Czy głupota jest uniwersalna?

afryka.org Czytelnia Blog Mamadou Diouf Czy głupota jest uniwersalna?

To wydarzenie miało miejsce w autobusie. Pod koniec lat 80-tych na warszawskim Ursynowie. Wracalem z zajęć i trafiłem na grupę młodych ludzi.

Jak to w grupie. Zawsze znajdzie się mądry, odważny, który pali się do popisu przed dziewczynami. Rzucił w moja stronę – „Asfalt powinien….” – tak dla zabawy. Nie sądzę był wiedział co to rasizm. A że stałem na końcu autobusu, odparłem dość głosno, że świnia i małpa nigdy się nie dogadały! Niby w jakim języku. Szczęka mu się odkleiła…. Koniec rozmowy. Nawet było mi go żal. Ale sam zaczął.

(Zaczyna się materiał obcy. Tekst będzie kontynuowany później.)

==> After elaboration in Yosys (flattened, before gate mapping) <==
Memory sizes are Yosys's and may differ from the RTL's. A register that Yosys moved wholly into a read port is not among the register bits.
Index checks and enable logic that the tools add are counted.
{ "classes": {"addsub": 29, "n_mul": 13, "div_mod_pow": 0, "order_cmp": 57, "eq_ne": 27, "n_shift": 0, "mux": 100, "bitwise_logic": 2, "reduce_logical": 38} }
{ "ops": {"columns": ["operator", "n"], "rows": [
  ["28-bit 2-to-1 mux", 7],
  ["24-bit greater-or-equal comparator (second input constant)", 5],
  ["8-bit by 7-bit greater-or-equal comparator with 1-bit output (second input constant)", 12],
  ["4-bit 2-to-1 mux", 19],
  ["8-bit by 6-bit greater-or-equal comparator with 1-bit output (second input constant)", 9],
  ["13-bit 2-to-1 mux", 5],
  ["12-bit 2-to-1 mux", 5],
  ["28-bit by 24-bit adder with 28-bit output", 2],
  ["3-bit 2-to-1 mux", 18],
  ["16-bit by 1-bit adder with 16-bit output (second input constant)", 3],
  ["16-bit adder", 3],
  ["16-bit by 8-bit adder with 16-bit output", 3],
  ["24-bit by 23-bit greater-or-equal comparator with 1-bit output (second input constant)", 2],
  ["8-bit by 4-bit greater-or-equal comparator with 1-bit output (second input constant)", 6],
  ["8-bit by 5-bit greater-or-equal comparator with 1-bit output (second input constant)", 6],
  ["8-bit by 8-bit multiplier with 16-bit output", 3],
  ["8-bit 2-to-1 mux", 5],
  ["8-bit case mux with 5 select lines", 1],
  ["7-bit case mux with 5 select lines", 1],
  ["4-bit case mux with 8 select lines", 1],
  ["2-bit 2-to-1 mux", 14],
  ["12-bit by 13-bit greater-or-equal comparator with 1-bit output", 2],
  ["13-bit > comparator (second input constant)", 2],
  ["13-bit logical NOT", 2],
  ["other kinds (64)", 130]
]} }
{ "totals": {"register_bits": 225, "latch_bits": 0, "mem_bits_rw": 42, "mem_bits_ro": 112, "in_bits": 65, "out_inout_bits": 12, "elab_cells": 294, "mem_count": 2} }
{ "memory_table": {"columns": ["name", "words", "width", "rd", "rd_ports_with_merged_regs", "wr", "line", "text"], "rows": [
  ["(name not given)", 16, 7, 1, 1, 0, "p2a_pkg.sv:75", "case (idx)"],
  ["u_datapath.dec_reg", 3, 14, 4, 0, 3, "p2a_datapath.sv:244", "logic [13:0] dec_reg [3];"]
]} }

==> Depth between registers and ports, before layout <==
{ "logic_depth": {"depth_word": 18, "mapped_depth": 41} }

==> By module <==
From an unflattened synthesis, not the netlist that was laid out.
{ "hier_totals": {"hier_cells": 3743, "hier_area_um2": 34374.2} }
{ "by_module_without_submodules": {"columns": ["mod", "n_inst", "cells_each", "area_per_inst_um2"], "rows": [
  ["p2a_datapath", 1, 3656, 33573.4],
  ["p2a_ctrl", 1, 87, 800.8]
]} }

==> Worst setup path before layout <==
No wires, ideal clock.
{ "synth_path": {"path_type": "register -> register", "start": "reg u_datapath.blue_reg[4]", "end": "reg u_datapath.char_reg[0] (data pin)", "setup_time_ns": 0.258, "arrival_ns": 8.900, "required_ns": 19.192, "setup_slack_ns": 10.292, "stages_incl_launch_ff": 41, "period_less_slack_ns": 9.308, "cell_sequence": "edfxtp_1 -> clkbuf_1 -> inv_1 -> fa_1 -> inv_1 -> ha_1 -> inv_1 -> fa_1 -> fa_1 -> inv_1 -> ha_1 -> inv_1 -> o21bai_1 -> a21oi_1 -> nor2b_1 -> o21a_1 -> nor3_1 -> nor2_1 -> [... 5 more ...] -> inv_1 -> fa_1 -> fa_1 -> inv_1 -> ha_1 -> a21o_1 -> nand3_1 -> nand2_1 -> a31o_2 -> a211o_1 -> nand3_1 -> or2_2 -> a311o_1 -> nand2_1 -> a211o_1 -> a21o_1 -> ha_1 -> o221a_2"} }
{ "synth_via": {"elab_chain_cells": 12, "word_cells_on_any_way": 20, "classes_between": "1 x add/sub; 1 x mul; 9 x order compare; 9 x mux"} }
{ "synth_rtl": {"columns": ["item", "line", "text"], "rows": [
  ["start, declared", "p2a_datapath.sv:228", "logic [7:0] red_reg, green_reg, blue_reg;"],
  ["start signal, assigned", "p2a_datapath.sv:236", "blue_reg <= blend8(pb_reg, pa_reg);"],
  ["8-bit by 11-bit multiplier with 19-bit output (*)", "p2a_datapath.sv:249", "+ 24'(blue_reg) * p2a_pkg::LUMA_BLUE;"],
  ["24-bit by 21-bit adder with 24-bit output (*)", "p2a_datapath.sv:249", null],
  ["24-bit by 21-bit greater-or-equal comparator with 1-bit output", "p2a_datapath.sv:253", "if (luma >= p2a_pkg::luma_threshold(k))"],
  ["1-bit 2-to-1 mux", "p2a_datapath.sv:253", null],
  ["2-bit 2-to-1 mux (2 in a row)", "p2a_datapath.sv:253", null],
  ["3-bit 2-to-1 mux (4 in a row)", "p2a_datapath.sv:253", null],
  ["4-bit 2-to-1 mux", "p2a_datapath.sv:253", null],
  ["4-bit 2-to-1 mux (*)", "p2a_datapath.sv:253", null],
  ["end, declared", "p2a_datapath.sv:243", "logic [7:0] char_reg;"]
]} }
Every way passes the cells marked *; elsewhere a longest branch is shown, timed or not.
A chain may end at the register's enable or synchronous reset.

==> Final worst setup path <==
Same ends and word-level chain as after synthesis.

Dlaczego ludzie obrażają osoby, których nie znają? Czy głupota może być na tyle bystra, by być wybiórcza? Czytałem, że sama Agatha Christie potknęła się o głupotę i powiedzała: „Gdyby wszyscy głupcy nosili białe czapki, ludzkość z lotu ptaka wyglądałaby jak stado gęsi.”

Przed przyjazdem do Polski, spędziłem jeden rok na uniwersytecie w Dakarze. Tam zetknąłem się z obraźliwym słowem w języku wolof: Niak – „z buszu”. Określa mieszkańców Afryki środkowej, ale także zachodniej: Gabon , Kamerun , Nigeria, Ghana, Kongo, Burkina… Jasne, że to określenie był mi znane wcześniej. Ale dopiero na uniwersytecie zetknąłem się osobiście ze innością (nie tylko etniczną), ze studentami z innych państw (wielu studiuje w Dakarze).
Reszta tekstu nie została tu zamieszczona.